Our Take: City Council Needs to Get Serious About Budget


In the wake of Monday night’s unexpected 6 – 5 vote against the proposed 2012 budget and $926 million Capital Improvement Plan (CIP), the Charlotte City Council now has just 15 days to regroup and deliver a revised spending blueprint that can garner majority support. If they can’t get the votes, or if the Mayor is serious about his threat to veto a plan he thinks falls short, Charlotte could face the very real possibility of a government shutdown.

It might be time to get serious.

The most surprising thing about the budget negotiations that took place in Council over the past two months is that there weren’t any. Despite being presented with a grab bag of capital projects tailor-made for some old-fashioned horse trading, most council members approached Curt Walton’s CIP as a take-it-or-leave-it affair. Proposals by councilmen Cooksey and Dulin that the projects be voted on individually were ignored, so no serious debate occurred on proposals like the $119 million budgeted for the streetcar extension, the $25 million Bojangles’ Coliseum upgrade or the $35 million cross-county recreational trail.

Had those debates occurred during the budget work session three weeks ago, the Council might have had the chance to ask some of the questions that many citizens have had in mind. Questions like:

    How many vehicles will a streetcar take off Charlotte’s roads?What’s the expected return on investment for the Bojangles’ redevelopment?Why couldn’t the city pursue public/private TIF financing for the road improvements in the University area, like it did in Ballantyne?

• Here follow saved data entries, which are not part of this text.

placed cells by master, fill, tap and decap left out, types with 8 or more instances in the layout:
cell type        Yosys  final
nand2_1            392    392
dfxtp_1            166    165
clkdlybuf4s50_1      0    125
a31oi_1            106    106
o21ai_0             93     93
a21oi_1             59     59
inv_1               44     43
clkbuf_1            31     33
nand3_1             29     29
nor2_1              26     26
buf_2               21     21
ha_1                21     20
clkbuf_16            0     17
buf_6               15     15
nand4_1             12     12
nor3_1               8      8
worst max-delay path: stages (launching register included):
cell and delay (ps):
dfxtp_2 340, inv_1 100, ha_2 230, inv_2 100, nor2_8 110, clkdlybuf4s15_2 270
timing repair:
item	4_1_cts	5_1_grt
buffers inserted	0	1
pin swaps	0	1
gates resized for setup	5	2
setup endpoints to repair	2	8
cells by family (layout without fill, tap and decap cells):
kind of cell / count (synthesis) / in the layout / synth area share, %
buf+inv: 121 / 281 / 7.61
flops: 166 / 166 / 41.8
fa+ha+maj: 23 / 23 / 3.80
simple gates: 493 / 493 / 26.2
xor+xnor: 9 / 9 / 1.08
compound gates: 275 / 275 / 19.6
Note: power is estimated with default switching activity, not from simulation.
===== src/rtl/uart_pkg.sv =====
// Shared types and sizing helpers for the UART receive path.
package uart_pkg;

    typedef enum logic [2:0] {
        IDLE,
        START,
        DATA,
        PARITY,
        STOP,
        WAIT_IDLE
    } rx_state_t;

    localparam int DEF_DATA_BITS  = 8;
    localparam int DEF_OVERSAMPLE = 16;

    // Counter width for a count that must reach n-1; never narrower than one bit.
    function automatic int cnt_w(input int n);
        return (n <= 2) ? 1 : $clog2(n);
    endfunction

    localparam int DEF_TICK_W = cnt_w(DEF_OVERSAMPLE);
    localparam int DEF_BIT_W  = cnt_w(DEF_DATA_BITS + 1);

endpackage


===== src/rtl/uart_rx_sync.sv =====
// Multi-flop synchroniser for an asynchronous level input; resets to RST_VAL.
module uart_rx_sync #(
    parameter int   STAGES  = 2,
    parameter logic RST_VAL = 1'b1
) (
    input  logic clk,
    input  logic rst,
    input  logic async_in,
    output logic sync_out
);

    logic [STAGES-1:0] sync_reg;

    always_ff @(posedge clk) begin
        if (rst) begin
            sync_reg <= {STAGES{RST_VAL}};
        end else begin
            sync_reg <= {sync_reg[STAGES-2:0], async_in};
        end
    end

    assign sync_out = sync_reg[STAGES-1];

endmodule


===== src/rtl/uart_rx_ctrl.sv =====
// UART receive sequencer: start qualification, mid-bit sampling, shift/FIFO
// strobes and sticky framing/parity/overrun status.
module uart_rx_ctrl
    import uart_pkg::*;
#(
    parameter int DATA_BITS  = DEF_DATA_BITS,
    parameter int OVERSAMPLE = DEF_OVERSAMPLE,
    parameter int PARITY_EN  = 0,
    parameter int PARITY_ODD = 0
) (
    input  logic clk,
    input  logic rst,
    input  logic tick,
    input  logic rx,
    input  logic rx_en,
    input  logic fifo_full,
    input  logic err_clr,
    output logic shift_en,
    output logic sample_bit,
    output logic fifo_wr,
    output logic frame_err,
    output logic parity_err,
    output logic overrun_err,
    output logic busy
);

    localparam int TICK_W = cnt_w(OVERSAMPLE);
    localparam int BIT_W  = cnt_w(DATA_BITS + 1);

    localparam logic [TICK_W-1:0] HALF_LAST = TICK_W'(OVERSAMPLE / 2 - 1);
    localparam logic [TICK_W-1:0] FULL_LAST = TICK_W'(OVERSAMPLE - 1);
    localparam logic [BIT_W-1:0]  BIT_LAST  = BIT_W'(DATA_BITS - 1);
    localparam logic              ODD_BIT   = (PARITY_ODD != 0);

    logic rx_s;

    rx_state_t         state_reg, state_next;
    logic [TICK_W-1:0] tick_cnt_reg, tick_cnt_next;
    logic [BIT_W-1:0]  bit_cnt_reg, bit_cnt_next;
    logic              parity_reg, parity_next;
    logic              frame_err_reg, parity_err_reg, overrun_err_reg;

    logic shift_c, wr_c, set_frame, set_parity, set_overrun;

    uart_rx_sync #(
        .STAGES  (2),
        .RST_VAL (1'b1)
    ) u_sync (
        .clk      (clk),
        .rst      (rst),
        .async_in (rx),
        .sync_out (rx_s)
    );

    always_ff @(posedge clk) begin
        if (rst) begin
            state_reg       <= IDLE;
            tick_cnt_reg    <= '0;
            bit_cnt_reg     <= '0;
            parity_reg      <= 1'b0;
            frame_err_reg   <= 1'b0;
            parity_err_reg  <= 1'b0;
            overrun_err_reg <= 1'b0;
        end else begin
            state_reg       <= state_next;
            tick_cnt_reg    <= tick_cnt_next;
            bit_cnt_reg     <= bit_cnt_next;
            parity_reg      <= parity_next;
            // A set event in the same cycle as err_clr keeps the flag set.
            frame_err_reg   <= set_frame   | (frame_err_reg   & ~err_clr);
            parity_err_reg  <= set_parity  | (parity_err_reg  & ~err_clr);
            overrun_err_reg <= set_overrun | (overrun_err_reg & ~err_clr);
        end
    end

    always_comb begin
        state_next    = state_reg;
        tick_cnt_next = tick_cnt_reg;
        bit_cnt_next  = bit_cnt_reg;
        parity_next   = parity_reg;
        shift_c       = 1'b0;
        wr_c          = 1'b0;
        set_frame     = 1'b0;
        set_parity    = 1'b0;
        set_overrun   = 1'b0;

        unique case (state_reg)
            IDLE: begin
                if (tick && rx_en && !rx_s) begin
                    state_next    = START;
                    tick_cnt_next = '0;
                end
            end
            START: begin
                if (tick) begin
                    if (tick_cnt_reg == HALF_LAST) begin
                        tick_cnt_next = '0;
                        if (!rx_s) begin
                            state_next   = DATA;
                            bit_cnt_next = '0;
                            parity_next  = 1'b0;
                        end else begin
                            state_next = IDLE;
                        end
                    end else begin
                        tick_cnt_next = tick_cnt_reg + TICK_W'(1);
                    end
                end
            end
            DATA: begin
                if (tick) begin
                    if (tick_cnt_reg == FULL_LAST) begin
                        shift_c       = 1'b1;
                        parity_next   = parity_reg ^ rx_s;
                        bit_cnt_next  = bit_cnt_reg + BIT_W'(1);
                        tick_cnt_next = '0;
                        if (bit_cnt_reg == BIT_LAST) begin
                            state_next = (PARITY_EN != 0) ? PARITY : STOP;
                        end
                    end else begin
                        tick_cnt_next = tick_cnt_reg + TICK_W'(1);
                    end
                end
            end
            PARITY: begin
                if (tick) begin
                    if (tick_cnt_reg == FULL_LAST) begin
                        set_parity    = (rx_s != (parity_reg ^ ODD_BIT));
                        tick_cnt_next = '0;
                        state_next    = STOP;
                    end else begin
                        tick_cnt_next = tick_cnt_reg + TICK_W'(1);
                    end
                end
            end
            STOP: begin
                if (tick) begin
                    if (tick_cnt_reg == FULL_LAST) begin
                        tick_cnt_next = '0;
                        if (!rx_s) begin
                            set_frame  = 1'b1;
                            state_next = WAIT_IDLE;
                        end else if (fifo_full) begin
                            set_overrun = 1'b1;
                            state_next  = IDLE;
                        end else begin
                            wr_c       = 1'b1;
                            state_next = IDLE;
                        end
                    end else begin
                        tick_cnt_next = tick_cnt_reg + TICK_W'(1);
                    end
                end
            end
            WAIT_IDLE: begin
                // Holds off a break (line stuck low) from retriggering frames.
                if (rx_s) begin
                    state_next = IDLE;
                end
            end
            default: begin
                state_next    = IDLE;
                tick_cnt_next = '0;
            end
        endcase
    end

    assign shift_en    = shift_c & ~rst;
    assign sample_bit  = shift_c & ~rst & rx_s;
    assign fifo_wr     = wr_c & ~rst;
    assign frame_err   = frame_err_reg;
    assign parity_err  = parity_err_reg;
    assign overrun_err = overrun_err_reg;
    assign busy        = (state_reg != IDLE);

endmodule

===== config.mk =====
export PLATFORM = sky130hd
export DESIGN_NAME = uart_rx_ctrl
export DESIGN_NICKNAME = d
export VERILOG_FILES = /design/src/rtl/uart_pkg.sv /design/src/rtl/uart_rx_sync.sv /design/src/rtl/uart_rx_ctrl.sv
export SDC_FILE = /design/constraint.sdc
export NUM_CORES = 1
export LEC_CHECK = 0
export BUFFER_PORTS_ARGS = -buffer_cell sky130_fd_sc_hd__buf_4
export CORE_UTILIZATION = 30
export DETAILED_ROUTE_END_ITERATION = 6
export PLACE_DENSITY = 0.56
export SLEW_MARGIN = 40
export SYNTH_ARGS = -nofsm -noshare
export SYNTH_HDL_FRONTEND = slang
export SYNTH_SLANG_ARGS = --single-unit

===== constraint.sdc =====
create_clock -name clk -period 4.6 [get_ports clk]
set_input_delay 0.46 -clock clk [delete_from_list [all_inputs] [get_ports clk]]
set_output_delay 0.46 -clock clk [all_outputs]
set_load 0.01 [all_outputs]

; Yosys cells after proc, flatten, opt, wreduce, memory -nomap -nowiden
; Cells that the tools add are included.
[totals]
reg_bits = 17
output_inout_bits = 7
[classes]
addsub = 2
n_eq_ne = 22
mux = 52
bitwise = 13
n_reduce_logical = 10
[op_table]
columns = op, count
row1 = 4-bit two-way mux, 10
row2 = 3-bit two-way mux, 12
row3 = 1-bit two-way mux, 25
row4 = "2-bit inequality test, second input constant", 11
row5 = 3-bit case mux with 6 select lines, 1
row6 = 4-bit case mux with 4 select lines, 1
row7 = 11-bit AND reduction, 1
row8 = "4-bit by 1-bit adder with 4-bit output, second input constant", 2
row9 = "4-bit by 3-bit equality test with 1-bit output, second input constant", 2
row10 = 4-bit case mux with 2 select lines, 1
row11 = 1-bit bitwise AND, 6
row12 = "3-bit by 2-bit equality test with 1-bit output, second input constant", 2
row13 = "3-bit equality test, second input constant", 2
row14 = 6-bit AND reduction, 1
row15 = "4-bit equality test, second input constant", 1
row16 = "2-bit by 1-bit inequality test with 1-bit output, second input constant", 2
row17 = 4-bit AND reduction, 1
row18 = "3-bit by 1-bit equality test with 1-bit output, second input constant", 1
row19 = 3-bit zero test, 1
row20 = 1-bit NOT, 3
row21 = 1-bit OR, 3
row22 = 3-bit nonzero test, 1
row23 = 3-bit OR reduction, 1
row24 = 1-bit logical AND, 2
row25 = other kinds (6), 6

; Longest topological paths before layout
[logic_depth]
word_depth = 6
mapped_depth = 6

; Hierarchy
; From an unflattened synthesis, not the netlist that was laid out.
[hier_totals]
hier_cells = 119
hier_area_um2 = 985.9
[modules_own_cells]
columns = mod, instances, cells_per_inst, area_per_inst_um2, seq_area_each_um2
row1 = uart_rx_ctrl, 1, 115, 933.4, 300.3
row2 = uart_rx_sync, 1, 4, 52.6, 40.0

; Least setup slack after synthesis
; OpenSTA, ideal clock, no wires.
[synth_path]
kind = reg-to-output
start = register tick_cnt_reg[0]
end = output port fifo_wr
t_arrival_ns = 1.371
setup_slack_ns = 2.769
stages_incl_launch_ff = 5
path_cell_list = dfxtp_1 ha_1 and4_1 nand3_1 nor4b_1
[synth_between]
elab_chain_cells = 5
[synth_rtl]
columns = element, line
row1 = start: declaration, uart_rx_ctrl.sv:38  ; logic [TICK_W-1:0] tick_cnt_reg, tick_cnt_next;
row2 = start signal: assignment, uart_rx_ctrl.sv:66  ; tick_cnt_reg <= tick_cnt_next;
row3 = 4-bit equality test, uart_rx_ctrl.sv:138  ; if (tick_cnt_reg == FULL_LAST) begin
row4 = 1-bit two-way mux, uart_rx_ctrl.sv:138
row5 = 1-bit two-way mux, uart_rx_ctrl.sv:137  ; if (tick) begin
row6 = 1-bit two-way mux, uart_rx_ctrl.sv:87  ; unique case (state_reg)
row7 = 1-bit bitwise AND, uart_rx_ctrl.sv:170  ; assign fifo_wr = wr_c & ~rst;
row8 = end: declaration, uart_rx_ctrl.sv:20  ; output logic fifo_wr,
; Every way passes these cells.

; Worst setup path after layout
; Ends and elaborated chain as after synthesis.

==> impl_results.md <==
* Number of vias after detailed routing at 894
* Floorplan die width at 59.0 um
* Average footprint of a synthesized cell at 7.93 um^2
* Initial Utilization at 31.7%
* Clock slew seen by the registers of the worst setup and hold paths at 0.10 ns
* Total power at 0.244 mW
* Hold_ws at 0.350 ns
* Startpoint of the worst hold path: rx
* Hold Violations, Final at 0
* Proportion of register bits with asynchronous set or reset after synthesis at 0%
* Startpoint Class: flop
* Final weighted congestion of routability-driven global placement at 0.834
* Synthesized cell area at 976 um^2
* Die area at 3490 um^2
* Detailed Route Iter0 Violations at 20
* Sequential fraction of the synthesis area at 34.9%
* GR Overflow Total at 0
* I/O pin count at 14
* Number of synthesized register bits at 17
* Number of clock sinks at 17
* Num CTS Buffers at 3
* Final-layout setup total negative slack at 0 ns
* Count of non-filler cells in the finished layout at 177
* Reg2reg path depth at 5
* Critical register-to-register path endpoint: tick_cnt_reg[3]
* RSZ-0062 raised after global routing: no
* Global-route wire length before repair at 3570 um
* Final setup violation count at 0
* Status: finished clean
* DRC violations left at 0
* Clock Latency Late Sink at 0.29 ns
* Total routed wirelength at 2040 um
* Number of buffers inserted by port buffering at 13
* Total Routing Usage GR at 13.6%
* Most frequent standard cell in the layout excluding fill and tap cells: dfxtp_1
* Post-Place Cells at 173
* Most used routing layer: met2
* Met2 GRT Util at 21.8%
* Clock tree buffer depth at 2
* Post-synthesis cell count at 123
* Final critical-path share of the clock period at 48.7%
* Met3 Resource Use GR at 3.06%
* Height of the die at 59.0 um
* Syn. warnings at 0
* Distinct cell type count after synthesis at 42
* Final critical-path required period at 2.24 ns
* Transition time of the tightest slew-check pin at 0.519 ns
* Worst reg2reg setup slack at 2.67 ns
* Path category of the worst min-delay check: input pin to flop
* Startpoint of the lowest-slack register-to-register path: state_reg[1]
* Critical path class: flop to output pin
* Post-CTS setup-driven buffer insertion count at 0
* Half-perimeter wire length of the detailed placement result at 1510 um
* Core area at 3080 um^2
* Root Driver: clkbuf_4
* Required arrival time at the worst endpoint at 4.14 ns
* CTS tree: built
* Max-cap check violation count at 0
* Antenna violations before repair at 0
* Final antenna diode count at 0
* Post-cts sizing count at 0
* Worst relative slew slack at 65.3%
* Power density over the cells at 220 nW/um^2
* CTS H-tree depth at 1
* Drt wl/cell at 11.5 um
* Final Max Tran Viols at 0
* Nets in the synthesized netlist at 132
* Upper clock frequency limit at 446 MHz
* Largest net degree at the start of global routing at 21
* Via-to-Cell Ratio at 5.05
* First-pass detailed-route iteration total at 4
* Vias in the first global route at 817
* Met1 Usage GRT at 16.7%
* Largest fanout on the critical path at 6
* Arrival time of data at the critical path endpoint at 1.78 ns
* Num rows at 20
* Highest ir drop seen on vdd at 147 uV
* EDFF count, synth at 0
* Crit end category: output pin
* Share of post-route cells with drive strength above 1 at 18.0%
* Endpoint, Worst Hold: u_sync.sync_reg[0]
* Number of nets in the finished design at 143
* Clock tree skew after final layout at 0.00459 ns
* Ys flop type: dfxtp_1
* Lkg Pwr at 0.402 nW
* Highest-count cells in the layout ignoring fill and taps: dfxtp_1 (17), nor2_1 (15), a21oi_1 (13), buf_4 (13), nand2_1 (9)
* Post-route ant nets at 0
* Final core area utilization at 36.1%
* Hold buffers post-CTS at 0
* Worst hold path cell count at 2
* Layout-stage area growth over the synthesis result at 13.8%
[routing by layer]
| metal | up-vias | routed length (um) |
|---|---|---|
| met4 | 0 | 17 |
| li1 | 468 | - |
| met1 | 406 | 955 |
| met3 | 2 | 79 |
| met5 | - | 0 |
| met2 | 18 | 991 |
[power by group]
| part | total [mW] | switching [mW] | internal [mW] |
|---|---|---|---|
| Sequential | 0.150 | 0.00175 | 0.148 |
| Combinational | 0.0143 | 0.00747 | 0.00685 |
| Clock | 0.0803 | 0.0480 | 0.0323 |
[per-stage QoR]
step | worst slack, ns | cell area [um^2]
global placement | 2.69 | 1080
finish | 2.36 | 1110
detailed placement | 2.68 | 1080
floorplan | 2.77 | 976
CTS | 2.33 | 1110
global route | 2.18 | 1110
[final cells by class]
| type | instances | area [um^2] |
|---|---|---|
| well taps | 44 | 55.1 |
| repair buffers | 13 | 97.6 |
| fillers | 340 | 1970 |
| inverters | 3 | 11.3 |
| flip-flops and latches | 17 | 340 |
| multi-input cells | 96 | 579 |
| clock inverters | 1 | 5.00 |
| clock buffers | 3 | 22.5 |
[worst max-delay path by stage]
stage	from	endpoint	slack [ns]	cells past startpoint
2_1_floorplan	tick_cnt_reg[0]	fifo_wr	2.77	4
3_3_place_gp	tick_cnt_reg[0]	fifo_wr	2.69	5
3_5_place_dp	tick_cnt_reg[0]	fifo_wr	2.68	5
4_1_cts	tick_cnt_reg[0]	fifo_wr	2.33	5
5_1_grt	state_reg[1]	sample_bit	2.18	3
6_report	tick_cnt_reg[0]	fifo_wr	2.36	5
[cell families after synthesis]
| group | share of synthesized area [%] |
|---|---|
| compound gates | 19.7 |
| xor+xnor | 0.898 |
| fa+ha+maj | 2.56 |
| buf+inv | 5.77 |
| flops | 34.9 |
| simple gates | 34.1 |
| mux | 2.05 |
[synthesized netlist by cell type, drive strengths merged (2+ instances only)]
cell type / number / share of area, %
nor2b: 3 / 1.9
nand3: 7 / 3.6
or2: 3 / 1.9
a21oi: 13 / 6.7
buf: 5 / 3.8
clkbuf: 2 / 0.77
nor2: 16 / 6.9
mux2i: 2 / 2.1
o21ai: 8 / 4.1
nor4b: 2 / 1.8
nand2: 9 / 3.5
inv: 3 / 1.2
dfxtp: 17 / 35
a211oi: 2 / 1.5
nor3: 2 / 1.0
ha: 2 / 2.6
nand3b: 2 / 1.5
nand4: 2 / 1.3
and3: 2 / 1.3
[worst max-delay path, stage by stage, from the launching register on]
cell and delay [ns]:
dfxtp_1 0.38, ha_1 0.25, and4_1 0.27, nand3_1 0.14, nor4b_1 0.28, buf_4 0.17
No activity file was read; power rests on OpenSTA's default activity.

A good legislative process doesn’t forego this type of debate — it demands it. Particularly when the City is proposing to foist an 8 percent tax hike upon its citizens during one of the worst economic downturns in history. It’s hard to believe that Walton and his staff didn’t expect a single project to be cut from this ambitious wish list, and even more unsettling that Mayor Foxx didn’t provide the leadership to produce a slimmed-down CIP that could achieve consensus. Instead, he seemed to assume the Council’s nine Democrats would fall in line and support the plan, neglecting, by some reports, to even pick up the phone and talk with them individually before the vote.

Despite the web of rumors that’s been spun the last few days (the ‘NO’ votes of four Dems were bought in a complicated bargain with the State Senate to kill the Blue Line extension, for instance), it’s more likely that what happened Monday night was that four council members actually listened to their constituents. Since the public hearing two weeks ago,the Council has been assailed with phone calls and e-mails from residents outraged that they would even consider another tax increase after the sizable hike most saw last year through revaluation.

No matter how worthy some of the CIP investments may be, the timing of such a monumental spending plan is indefensible. Councilman John Autry said Monday night that “it’s time for the City to put on a new roof.” But to residents still struggling to pay their mortgages, many of the proposed projects look more like swing sets and new kitchen cabinets. If we can defer those big-ticket items, why can’t our elected officials?

As Council goes back to the drawing board in the coming weeks to come up with a plan that they can agree on, they may want to try tackling the budget the same way most North Carolina households do: figure out what you can afford, and then prioritize your spending appropriately. If that means a new streetcar line, a greenway, or a remodeled sports complex need to wait for better days, so be it. Council members should first come up with a realistic tax rate, then evaluate each individual project on its merits, using reliable data to evaluate its projected return on investment. If there are still some improvements that require a modest tax increase, make the case for each one, proving to residents that they’ve made some hard choices along the way.

Just like the rest of us have to do.